Reputation: 137
I have a quite simple neural network which takes a flattened 6x6 grid as input and should output the values of four actions to take on that grid, so a 1x4 tensor of values.
Sometimes after a few runs though for some reason I am getting a 1x4 tensor of nan
tensor([[nan, nan, nan, nan]], grad_fn=<ReluBackward0>)
My model looks like this with input dim being 36 and output dim being 4:
class Model(nn.Module):
def __init__(self, input_dim, output_dim):
# super relates to nn.Module so this initializes nn.Module
super(Model, self).__init__()
# Gridsize as input,
# last layer needs 4 outputs because of 4 possible actions: left, right, up, down
# output values are Q Values need activation function for those like argmax
self.lin1 = nn.Linear(input_dim, 24)
self.lin2 = nn.Linear(24, 24)
self.lin3 = nn.Linear(24, output_dim)
# function to feed the input through the net
def forward(self, x):
# rectified linear as activation function for the first two layers
if isinstance(x, np.ndarray):
x = torch.tensor(x, dtype=torch.float)
activation1 = F.relu(self.lin1(x))
activation2 = F.relu(self.lin2(activation1))

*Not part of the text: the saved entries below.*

$ cat src/rtl/tmu_occurrence.sv
module tmu_occurrence #(
  parameter int unsigned CNT_W = 0
) (
  input  logic                                clk,
  input  logic                                rst_n,
  input  logic                                hit,
  input  logic                                arm,
  input  logic [((CNT_W > 0) ? CNT_W : 1)-1:0] target,
  output logic                                fired
);

  logic done_q;

  generate
    if (CNT_W == 0) begin : g_first
      logic unused_tgt;
      assign unused_tgt = ^target;
      always_ff @(posedge clk or negedge rst_n) begin
        if (!rst_n)      done_q <= 1'b0;
        else if (arm)    done_q <= 1'b0;
        else if (hit)    done_q <= 1'b1;
      end
    end else begin : g_count
      logic [CNT_W-1:0] cnt_q;
      logic [CNT_W:0]   need;
      logic [CNT_W:0]   next_cnt;
      assign need     = (target == '0) ? {{CNT_W{1'b0}}, 1'b1} : {1'b0, target};
      assign next_cnt = {1'b0, cnt_q} + {{CNT_W{1'b0}}, 1'b1};
      always_ff @(posedge clk or negedge rst_n) begin
        if (!rst_n) begin
          cnt_q  <= '0;
          done_q <= 1'b0;
        end else if (arm) begin
          cnt_q  <= '0;
          done_q <= 1'b0;
        end else if (hit && !done_q) begin
          cnt_q <= next_cnt[CNT_W-1:0];
          if (next_cnt >= need) done_q <= 1'b1;
        end
      end
    end
  endgenerate

  assign fired = done_q;

endmodule

$ cat src/rtl/trig_match_unit.sv
module trig_match_unit
  import tmu_pkg::*;
#(
  parameter int unsigned WIDTH      = 16,
  parameter int unsigned MATCH_TYPE = 0,
  parameter int unsigned GROUPED    = 0,
  parameter int unsigned CNT_W      = 0
) (
  input  logic                                clk,
  input  logic                                rst_n,
  input  logic [WIDTH-1:0]                    probe,
  input  logic [WIDTH-1:0]                    cfg_value,
  input  logic [WIDTH-1:0]                    cfg_care,
  input  logic [WIDTH-1:0]                    cfg_high,
  input  logic [WIDTH-1:0]                    cfg_rise,
  input  logic [WIDTH-1:0]                    cfg_fall,
  input  logic [1:0]                          cfg_op,
  input  logic                                cfg_negate,
  input  logic [((CNT_W > 0) ? CNT_W : 1)-1:0] cfg_target,
  input  logic                                arm,
  output logic                                match_raw,
  output logic                                match_count
);

  localparam int unsigned EFF_TYPE = effective_type(MATCH_TYPE, GROUPED != 0);
  localparam int unsigned KIND     = kind_of(EFF_TYPE);
  localparam bit          EDGES    = edges_of(EFF_TYPE);

  logic [WIDTH-1:0] care_eff;
  logic             level_ok;
  logic             edge_ok;
  logic             hit;
  logic             raw_q;

  generate
    if (EDGES) begin : g_edges
      tmu_edge_track #(.WIDTH(WIDTH)) u_edge (
        .clk      (clk),
        .rst_n    (rst_n),
        .probe    (probe),
        .rise_sel (cfg_rise),
        .fall_sel (cfg_fall),
        .edge_ok  (edge_ok)
      );
      if (KIND == KIND_BITWISE) begin : g_mask_edges
        assign care_eff = cfg_care & ~(cfg_rise | cfg_fall);
      end else begin : g_keep_care
        assign care_eff = cfg_care;
      end
    end else begin : g_no_edges
      logic unused_flags;
      assign unused_flags = ^{cfg_rise, cfg_fall};
      assign edge_ok      = 1'b1;
      assign care_eff     = cfg_care;
    end
  endgenerate

  tmu_level_cmp #(.WIDTH(WIDTH), .KIND(KIND)) u_level (
    .probe    (probe),
    .value    (cfg_value),
    .care     (care_eff),
    .high     (cfg_high),
    .negate   (cfg_negate),
    .op       (cfg_op),
    .level_ok (level_ok)
  );

  assign hit = level_ok & edge_ok;

  always_ff @(posedge clk or negedge rst_n) begin
    if (!rst_n) raw_q <= 1'b0;
    else        raw_q <= hit;
  end

  tmu_occurrence #(.CNT_W(CNT_W)) u_occ (
    .clk    (clk),
    .rst_n  (rst_n),
    .hit    (hit),
    .arm    (arm),
    .target (cfg_target),
    .fired  (match_count)
  );

  assign match_raw = raw_q;

endmodule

output = F.relu(self.lin3(activation2))
return output
The input was:
tensor([[0.0000, 0.0000, 0.0000, 0.0000, 0.0000, 1.0000, 0.0000, 0.0000, 0.0000,
0.0000, 0.0000, 0.3333, 0.0000, 0.0000, 0.0000, 0.0000, 0.0000, 0.3333,
0.0000, 0.0000, 0.0000, 0.0000, 0.0000, 0.3333, 0.0000, 0.0000, 0.0000,
0.0000, 0.0000, 0.3333, 0.0000, 0.0000, 0.0000, 0.0000, 0.0000, 0.6667]])
What are possible causes for a nan output and how can i fix those?
Upvotes: 4
Views: 20501
Reputation: 579
nan values as outputs just mean that the training is instable which can have about every possible cause including all kinds of bugs in the code. If you think your code is correct you can try addressing the instability by lowering the learning rate or use gradient clipping.
Upvotes: 1